— INPUT DATA —
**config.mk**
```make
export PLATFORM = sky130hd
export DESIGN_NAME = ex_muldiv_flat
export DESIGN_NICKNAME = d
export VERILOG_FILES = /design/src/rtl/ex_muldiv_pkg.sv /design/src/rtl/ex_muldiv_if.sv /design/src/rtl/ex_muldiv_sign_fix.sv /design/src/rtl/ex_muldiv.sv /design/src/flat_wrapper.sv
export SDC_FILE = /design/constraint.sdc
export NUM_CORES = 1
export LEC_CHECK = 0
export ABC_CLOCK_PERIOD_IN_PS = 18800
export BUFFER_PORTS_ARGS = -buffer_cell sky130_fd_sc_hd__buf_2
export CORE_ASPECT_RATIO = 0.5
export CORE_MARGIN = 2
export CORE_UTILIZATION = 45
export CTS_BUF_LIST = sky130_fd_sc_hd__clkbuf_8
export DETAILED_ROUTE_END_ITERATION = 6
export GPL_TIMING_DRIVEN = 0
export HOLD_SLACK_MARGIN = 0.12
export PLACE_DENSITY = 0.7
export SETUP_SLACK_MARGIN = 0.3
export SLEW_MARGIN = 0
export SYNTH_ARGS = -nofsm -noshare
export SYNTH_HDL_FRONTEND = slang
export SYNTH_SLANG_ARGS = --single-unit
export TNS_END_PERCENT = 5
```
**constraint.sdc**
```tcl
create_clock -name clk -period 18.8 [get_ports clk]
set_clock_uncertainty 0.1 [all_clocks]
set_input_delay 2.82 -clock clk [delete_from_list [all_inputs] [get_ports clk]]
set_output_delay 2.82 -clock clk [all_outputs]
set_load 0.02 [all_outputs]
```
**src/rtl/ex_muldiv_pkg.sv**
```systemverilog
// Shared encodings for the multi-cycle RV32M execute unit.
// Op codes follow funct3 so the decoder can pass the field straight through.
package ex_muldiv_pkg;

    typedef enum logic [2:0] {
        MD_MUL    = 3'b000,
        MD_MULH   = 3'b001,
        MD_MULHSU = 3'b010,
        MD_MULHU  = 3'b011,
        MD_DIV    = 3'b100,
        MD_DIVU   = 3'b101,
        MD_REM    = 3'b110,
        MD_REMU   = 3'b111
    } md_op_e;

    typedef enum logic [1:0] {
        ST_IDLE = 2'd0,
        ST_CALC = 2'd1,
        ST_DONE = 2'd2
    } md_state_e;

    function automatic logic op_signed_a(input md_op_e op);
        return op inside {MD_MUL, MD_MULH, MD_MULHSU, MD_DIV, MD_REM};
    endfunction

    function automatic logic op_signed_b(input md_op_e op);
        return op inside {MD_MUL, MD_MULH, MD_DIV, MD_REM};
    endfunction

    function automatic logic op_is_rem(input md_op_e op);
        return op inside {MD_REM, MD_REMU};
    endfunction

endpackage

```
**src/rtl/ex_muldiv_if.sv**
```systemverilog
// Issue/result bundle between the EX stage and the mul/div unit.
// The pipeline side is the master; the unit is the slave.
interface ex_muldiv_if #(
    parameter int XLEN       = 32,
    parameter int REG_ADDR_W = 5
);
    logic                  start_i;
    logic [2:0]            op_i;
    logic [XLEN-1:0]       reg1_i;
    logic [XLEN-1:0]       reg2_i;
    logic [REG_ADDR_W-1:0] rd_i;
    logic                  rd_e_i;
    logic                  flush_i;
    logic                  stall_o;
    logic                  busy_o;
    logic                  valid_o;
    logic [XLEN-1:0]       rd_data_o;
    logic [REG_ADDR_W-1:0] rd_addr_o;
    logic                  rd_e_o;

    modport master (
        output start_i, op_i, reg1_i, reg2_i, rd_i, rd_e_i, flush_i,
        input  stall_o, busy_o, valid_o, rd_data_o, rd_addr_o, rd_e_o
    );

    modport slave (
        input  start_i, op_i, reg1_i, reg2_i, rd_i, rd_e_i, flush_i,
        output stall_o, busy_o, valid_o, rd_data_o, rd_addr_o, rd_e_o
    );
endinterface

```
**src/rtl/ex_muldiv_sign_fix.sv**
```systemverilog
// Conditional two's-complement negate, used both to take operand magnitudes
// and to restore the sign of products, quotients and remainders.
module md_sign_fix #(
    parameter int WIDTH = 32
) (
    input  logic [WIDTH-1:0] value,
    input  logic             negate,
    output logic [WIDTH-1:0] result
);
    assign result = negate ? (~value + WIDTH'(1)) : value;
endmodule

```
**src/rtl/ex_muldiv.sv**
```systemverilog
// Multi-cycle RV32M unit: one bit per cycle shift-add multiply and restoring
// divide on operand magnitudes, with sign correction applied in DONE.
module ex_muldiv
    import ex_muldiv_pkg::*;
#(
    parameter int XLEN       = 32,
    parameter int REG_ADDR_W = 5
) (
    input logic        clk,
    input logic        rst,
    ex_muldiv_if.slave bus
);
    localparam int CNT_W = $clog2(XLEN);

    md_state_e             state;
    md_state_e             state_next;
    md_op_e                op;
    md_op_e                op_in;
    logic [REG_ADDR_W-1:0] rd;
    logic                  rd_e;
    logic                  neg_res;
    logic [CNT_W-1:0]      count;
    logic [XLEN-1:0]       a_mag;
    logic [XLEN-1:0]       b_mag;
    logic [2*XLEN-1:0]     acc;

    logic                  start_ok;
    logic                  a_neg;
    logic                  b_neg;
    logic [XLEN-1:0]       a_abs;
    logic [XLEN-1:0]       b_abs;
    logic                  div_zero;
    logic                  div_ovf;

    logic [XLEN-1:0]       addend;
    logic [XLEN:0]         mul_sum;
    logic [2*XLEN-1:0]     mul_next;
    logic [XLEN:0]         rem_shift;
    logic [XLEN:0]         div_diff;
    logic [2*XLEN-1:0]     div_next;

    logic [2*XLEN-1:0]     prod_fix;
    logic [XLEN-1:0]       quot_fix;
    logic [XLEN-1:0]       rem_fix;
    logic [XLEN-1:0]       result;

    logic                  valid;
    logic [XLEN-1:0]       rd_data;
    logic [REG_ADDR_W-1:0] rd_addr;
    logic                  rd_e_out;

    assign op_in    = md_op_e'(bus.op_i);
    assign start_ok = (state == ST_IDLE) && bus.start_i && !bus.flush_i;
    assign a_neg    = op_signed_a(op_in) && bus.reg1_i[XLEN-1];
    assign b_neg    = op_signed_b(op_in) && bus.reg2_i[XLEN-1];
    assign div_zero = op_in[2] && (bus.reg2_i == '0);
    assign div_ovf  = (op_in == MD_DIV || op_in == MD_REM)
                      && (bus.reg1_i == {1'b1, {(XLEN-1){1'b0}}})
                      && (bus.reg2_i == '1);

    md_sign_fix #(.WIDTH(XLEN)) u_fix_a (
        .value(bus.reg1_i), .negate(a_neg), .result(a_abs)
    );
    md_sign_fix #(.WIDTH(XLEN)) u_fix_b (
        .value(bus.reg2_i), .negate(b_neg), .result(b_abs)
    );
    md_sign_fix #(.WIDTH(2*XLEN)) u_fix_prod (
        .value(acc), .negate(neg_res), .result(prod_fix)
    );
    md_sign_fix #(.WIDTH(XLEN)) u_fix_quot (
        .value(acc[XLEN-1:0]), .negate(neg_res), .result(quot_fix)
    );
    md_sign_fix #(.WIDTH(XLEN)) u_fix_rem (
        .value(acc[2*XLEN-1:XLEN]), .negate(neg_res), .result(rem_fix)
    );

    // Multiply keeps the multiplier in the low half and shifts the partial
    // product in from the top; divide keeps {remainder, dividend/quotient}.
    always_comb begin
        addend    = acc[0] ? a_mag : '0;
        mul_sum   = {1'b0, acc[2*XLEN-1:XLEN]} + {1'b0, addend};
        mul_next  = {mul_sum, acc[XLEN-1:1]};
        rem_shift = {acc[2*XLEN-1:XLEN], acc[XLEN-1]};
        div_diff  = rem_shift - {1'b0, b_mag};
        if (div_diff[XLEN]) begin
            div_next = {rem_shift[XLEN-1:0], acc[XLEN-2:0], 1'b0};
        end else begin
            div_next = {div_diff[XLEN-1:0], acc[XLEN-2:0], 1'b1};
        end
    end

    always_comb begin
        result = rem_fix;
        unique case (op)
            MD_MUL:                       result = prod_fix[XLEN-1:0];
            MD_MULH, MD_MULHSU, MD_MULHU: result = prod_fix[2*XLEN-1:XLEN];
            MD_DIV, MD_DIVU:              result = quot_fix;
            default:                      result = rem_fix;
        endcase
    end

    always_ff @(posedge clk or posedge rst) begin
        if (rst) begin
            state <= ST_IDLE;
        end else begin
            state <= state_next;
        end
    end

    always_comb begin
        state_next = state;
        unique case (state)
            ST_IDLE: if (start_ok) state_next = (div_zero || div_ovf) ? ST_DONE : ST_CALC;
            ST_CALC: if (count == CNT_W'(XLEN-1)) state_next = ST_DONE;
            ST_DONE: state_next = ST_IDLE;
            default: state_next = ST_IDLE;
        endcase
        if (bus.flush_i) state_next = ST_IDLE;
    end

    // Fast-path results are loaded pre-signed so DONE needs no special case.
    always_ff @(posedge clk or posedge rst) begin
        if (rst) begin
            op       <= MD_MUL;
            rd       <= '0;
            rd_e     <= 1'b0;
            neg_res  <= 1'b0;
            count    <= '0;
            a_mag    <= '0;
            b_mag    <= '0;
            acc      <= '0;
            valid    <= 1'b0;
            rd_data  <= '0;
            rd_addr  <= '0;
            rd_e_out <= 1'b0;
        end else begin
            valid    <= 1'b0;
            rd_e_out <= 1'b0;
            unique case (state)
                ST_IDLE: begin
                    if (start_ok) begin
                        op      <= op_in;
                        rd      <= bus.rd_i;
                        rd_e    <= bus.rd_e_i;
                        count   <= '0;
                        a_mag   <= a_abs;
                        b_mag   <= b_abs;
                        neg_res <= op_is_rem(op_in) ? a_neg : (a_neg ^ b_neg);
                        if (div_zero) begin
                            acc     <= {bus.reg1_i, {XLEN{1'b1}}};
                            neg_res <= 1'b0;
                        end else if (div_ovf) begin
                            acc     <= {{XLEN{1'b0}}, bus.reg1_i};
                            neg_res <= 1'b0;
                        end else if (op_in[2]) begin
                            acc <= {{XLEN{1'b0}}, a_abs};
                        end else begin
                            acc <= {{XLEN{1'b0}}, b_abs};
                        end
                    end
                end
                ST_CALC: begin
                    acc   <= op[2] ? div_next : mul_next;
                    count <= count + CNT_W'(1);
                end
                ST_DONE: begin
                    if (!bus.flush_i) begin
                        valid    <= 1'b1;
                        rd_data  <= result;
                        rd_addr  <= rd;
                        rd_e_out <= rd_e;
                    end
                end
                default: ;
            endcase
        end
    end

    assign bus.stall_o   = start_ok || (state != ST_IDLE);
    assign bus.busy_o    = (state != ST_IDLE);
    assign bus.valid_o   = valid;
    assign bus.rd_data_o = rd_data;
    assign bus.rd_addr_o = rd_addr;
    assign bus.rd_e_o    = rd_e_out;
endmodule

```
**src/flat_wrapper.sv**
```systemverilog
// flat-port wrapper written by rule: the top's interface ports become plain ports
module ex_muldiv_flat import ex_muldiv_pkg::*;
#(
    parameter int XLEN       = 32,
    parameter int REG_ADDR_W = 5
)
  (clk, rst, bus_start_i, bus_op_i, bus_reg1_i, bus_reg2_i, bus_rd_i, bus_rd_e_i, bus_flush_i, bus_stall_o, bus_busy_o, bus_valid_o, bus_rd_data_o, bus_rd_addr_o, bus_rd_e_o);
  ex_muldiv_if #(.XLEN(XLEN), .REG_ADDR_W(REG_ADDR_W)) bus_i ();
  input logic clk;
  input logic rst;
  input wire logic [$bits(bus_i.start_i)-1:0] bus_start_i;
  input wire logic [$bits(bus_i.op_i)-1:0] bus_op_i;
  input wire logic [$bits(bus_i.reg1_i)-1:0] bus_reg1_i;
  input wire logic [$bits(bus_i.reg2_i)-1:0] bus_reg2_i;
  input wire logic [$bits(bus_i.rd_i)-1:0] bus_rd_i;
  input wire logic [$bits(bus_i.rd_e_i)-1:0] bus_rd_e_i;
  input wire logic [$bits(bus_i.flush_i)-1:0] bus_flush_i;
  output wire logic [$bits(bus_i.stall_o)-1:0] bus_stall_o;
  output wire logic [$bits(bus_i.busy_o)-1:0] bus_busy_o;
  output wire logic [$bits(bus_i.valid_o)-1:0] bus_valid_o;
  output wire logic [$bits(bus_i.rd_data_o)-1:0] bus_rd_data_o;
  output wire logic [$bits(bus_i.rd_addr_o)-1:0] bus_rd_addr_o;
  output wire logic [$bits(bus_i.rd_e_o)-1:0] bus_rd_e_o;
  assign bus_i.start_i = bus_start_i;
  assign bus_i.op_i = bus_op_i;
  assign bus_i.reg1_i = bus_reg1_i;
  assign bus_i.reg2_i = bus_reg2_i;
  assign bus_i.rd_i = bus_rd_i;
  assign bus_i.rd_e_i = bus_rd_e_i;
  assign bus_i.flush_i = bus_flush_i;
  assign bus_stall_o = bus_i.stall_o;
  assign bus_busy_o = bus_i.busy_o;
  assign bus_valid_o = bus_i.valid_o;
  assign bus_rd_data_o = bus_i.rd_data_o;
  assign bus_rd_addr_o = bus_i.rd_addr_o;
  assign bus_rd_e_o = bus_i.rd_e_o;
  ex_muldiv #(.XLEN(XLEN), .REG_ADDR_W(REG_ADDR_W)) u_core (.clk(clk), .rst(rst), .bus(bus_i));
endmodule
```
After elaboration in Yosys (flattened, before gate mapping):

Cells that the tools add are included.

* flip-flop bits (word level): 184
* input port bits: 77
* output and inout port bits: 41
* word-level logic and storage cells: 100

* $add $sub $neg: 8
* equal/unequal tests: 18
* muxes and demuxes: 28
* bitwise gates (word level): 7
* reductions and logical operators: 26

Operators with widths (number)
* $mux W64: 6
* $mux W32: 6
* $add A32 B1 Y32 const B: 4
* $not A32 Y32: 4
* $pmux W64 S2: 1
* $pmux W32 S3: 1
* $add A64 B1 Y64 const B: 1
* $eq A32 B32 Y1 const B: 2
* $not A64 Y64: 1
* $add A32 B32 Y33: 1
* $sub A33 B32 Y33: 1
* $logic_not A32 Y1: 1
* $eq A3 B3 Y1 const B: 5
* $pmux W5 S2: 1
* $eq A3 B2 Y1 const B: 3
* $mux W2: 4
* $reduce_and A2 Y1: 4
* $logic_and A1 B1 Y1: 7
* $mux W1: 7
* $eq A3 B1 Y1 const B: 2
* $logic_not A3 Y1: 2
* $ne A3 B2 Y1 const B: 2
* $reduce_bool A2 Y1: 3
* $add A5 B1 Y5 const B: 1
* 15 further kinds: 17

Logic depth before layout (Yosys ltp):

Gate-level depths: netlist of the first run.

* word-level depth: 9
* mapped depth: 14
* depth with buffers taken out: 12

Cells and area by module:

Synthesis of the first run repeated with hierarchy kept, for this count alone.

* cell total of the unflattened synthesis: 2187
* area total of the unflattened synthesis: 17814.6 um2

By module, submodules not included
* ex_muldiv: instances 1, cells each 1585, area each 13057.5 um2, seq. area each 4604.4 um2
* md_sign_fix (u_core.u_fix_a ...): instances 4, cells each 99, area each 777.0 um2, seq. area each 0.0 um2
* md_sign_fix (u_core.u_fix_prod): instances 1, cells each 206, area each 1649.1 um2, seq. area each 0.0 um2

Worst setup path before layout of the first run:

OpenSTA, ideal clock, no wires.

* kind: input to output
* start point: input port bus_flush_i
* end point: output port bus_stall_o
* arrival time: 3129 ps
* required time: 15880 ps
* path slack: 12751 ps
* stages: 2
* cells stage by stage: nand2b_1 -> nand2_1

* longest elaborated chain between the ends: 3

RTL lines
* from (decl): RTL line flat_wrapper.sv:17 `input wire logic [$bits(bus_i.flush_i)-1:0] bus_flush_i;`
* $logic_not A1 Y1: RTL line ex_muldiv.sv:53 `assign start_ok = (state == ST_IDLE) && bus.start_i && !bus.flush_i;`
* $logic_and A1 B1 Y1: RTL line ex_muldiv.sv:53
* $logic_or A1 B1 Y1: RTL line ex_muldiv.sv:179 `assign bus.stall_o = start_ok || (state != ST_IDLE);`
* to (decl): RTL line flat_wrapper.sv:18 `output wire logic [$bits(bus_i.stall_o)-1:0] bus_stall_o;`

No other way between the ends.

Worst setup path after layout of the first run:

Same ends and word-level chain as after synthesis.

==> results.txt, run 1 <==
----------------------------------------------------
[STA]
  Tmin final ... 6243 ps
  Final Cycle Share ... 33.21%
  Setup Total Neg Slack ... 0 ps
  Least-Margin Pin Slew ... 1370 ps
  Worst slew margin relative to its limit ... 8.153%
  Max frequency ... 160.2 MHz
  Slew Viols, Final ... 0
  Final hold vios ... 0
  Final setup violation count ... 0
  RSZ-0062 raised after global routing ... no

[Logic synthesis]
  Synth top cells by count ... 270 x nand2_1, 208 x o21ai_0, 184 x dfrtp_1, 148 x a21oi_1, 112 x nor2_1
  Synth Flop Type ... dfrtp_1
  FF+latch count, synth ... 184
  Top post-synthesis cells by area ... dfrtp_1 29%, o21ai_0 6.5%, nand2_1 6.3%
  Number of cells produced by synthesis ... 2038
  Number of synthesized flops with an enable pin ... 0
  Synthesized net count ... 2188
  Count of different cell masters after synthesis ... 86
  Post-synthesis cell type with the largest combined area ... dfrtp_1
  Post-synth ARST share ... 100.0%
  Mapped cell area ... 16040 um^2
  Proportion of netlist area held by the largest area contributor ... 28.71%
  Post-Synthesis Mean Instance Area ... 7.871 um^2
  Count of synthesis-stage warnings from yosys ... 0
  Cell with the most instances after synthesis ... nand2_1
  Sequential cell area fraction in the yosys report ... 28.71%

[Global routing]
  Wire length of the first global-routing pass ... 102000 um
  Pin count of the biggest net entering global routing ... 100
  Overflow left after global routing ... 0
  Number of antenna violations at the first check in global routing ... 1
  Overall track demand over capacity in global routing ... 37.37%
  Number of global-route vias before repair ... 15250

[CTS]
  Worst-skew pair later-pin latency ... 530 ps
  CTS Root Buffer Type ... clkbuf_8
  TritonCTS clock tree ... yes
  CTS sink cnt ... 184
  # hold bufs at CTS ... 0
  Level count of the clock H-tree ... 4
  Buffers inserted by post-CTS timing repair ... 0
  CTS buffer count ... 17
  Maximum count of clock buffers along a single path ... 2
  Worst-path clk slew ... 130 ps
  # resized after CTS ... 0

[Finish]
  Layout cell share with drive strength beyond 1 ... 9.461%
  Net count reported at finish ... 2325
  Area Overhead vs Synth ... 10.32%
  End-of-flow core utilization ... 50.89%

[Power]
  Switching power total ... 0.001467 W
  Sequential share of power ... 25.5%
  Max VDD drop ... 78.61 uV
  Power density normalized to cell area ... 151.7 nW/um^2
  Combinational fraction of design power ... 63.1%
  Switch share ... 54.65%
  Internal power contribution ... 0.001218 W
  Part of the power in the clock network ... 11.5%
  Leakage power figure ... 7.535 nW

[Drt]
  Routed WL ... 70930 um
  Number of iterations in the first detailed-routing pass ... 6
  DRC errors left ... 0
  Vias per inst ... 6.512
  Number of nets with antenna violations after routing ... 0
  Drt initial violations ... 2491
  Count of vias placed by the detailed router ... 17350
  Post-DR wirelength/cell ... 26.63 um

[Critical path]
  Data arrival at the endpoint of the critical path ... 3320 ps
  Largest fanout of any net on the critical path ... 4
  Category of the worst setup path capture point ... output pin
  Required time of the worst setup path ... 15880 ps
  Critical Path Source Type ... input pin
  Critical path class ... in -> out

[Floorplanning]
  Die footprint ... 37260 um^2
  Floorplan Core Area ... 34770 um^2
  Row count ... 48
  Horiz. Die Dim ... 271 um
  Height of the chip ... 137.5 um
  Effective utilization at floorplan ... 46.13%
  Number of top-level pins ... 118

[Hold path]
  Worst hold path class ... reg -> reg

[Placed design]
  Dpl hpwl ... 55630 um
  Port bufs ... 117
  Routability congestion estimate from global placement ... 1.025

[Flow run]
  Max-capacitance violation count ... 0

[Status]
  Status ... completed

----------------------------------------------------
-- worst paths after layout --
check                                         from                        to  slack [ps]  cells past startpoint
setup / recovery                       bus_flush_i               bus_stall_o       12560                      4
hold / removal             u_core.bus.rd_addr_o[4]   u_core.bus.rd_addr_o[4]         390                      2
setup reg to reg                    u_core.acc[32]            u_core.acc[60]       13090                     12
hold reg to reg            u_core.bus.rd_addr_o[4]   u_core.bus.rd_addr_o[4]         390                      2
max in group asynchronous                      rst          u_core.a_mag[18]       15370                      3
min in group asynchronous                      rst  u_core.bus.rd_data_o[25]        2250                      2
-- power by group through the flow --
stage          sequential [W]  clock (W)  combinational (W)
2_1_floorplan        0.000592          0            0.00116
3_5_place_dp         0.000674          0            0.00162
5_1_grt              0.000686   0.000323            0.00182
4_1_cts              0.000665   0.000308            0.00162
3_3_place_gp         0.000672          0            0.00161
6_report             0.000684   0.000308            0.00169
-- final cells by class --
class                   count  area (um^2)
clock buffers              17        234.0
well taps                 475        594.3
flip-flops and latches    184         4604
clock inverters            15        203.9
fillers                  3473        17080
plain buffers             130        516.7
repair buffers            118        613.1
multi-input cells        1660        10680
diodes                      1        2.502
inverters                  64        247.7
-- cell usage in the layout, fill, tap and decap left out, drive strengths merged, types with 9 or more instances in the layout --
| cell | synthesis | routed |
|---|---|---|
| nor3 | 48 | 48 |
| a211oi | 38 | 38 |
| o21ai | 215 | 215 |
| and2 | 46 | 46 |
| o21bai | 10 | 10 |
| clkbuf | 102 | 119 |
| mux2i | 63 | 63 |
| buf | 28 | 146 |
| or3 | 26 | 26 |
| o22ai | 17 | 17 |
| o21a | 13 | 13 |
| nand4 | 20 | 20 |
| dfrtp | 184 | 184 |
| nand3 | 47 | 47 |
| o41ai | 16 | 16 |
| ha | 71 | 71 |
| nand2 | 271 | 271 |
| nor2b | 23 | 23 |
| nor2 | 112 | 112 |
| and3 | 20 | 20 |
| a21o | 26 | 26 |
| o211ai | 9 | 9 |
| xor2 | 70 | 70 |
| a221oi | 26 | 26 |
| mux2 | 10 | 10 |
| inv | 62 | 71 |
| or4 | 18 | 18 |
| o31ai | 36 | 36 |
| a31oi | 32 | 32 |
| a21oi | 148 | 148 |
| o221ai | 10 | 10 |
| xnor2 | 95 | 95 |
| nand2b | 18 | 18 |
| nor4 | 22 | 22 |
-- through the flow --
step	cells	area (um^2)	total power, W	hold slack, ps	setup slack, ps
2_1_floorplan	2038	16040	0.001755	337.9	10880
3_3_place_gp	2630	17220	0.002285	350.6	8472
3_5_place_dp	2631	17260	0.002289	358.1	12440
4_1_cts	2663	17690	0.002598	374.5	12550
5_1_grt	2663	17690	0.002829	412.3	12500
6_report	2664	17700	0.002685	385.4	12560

— ACTIVITY —
State how many lines of the listing include the word "included". Reply with the number alone.

— TASK SOLUTION —
2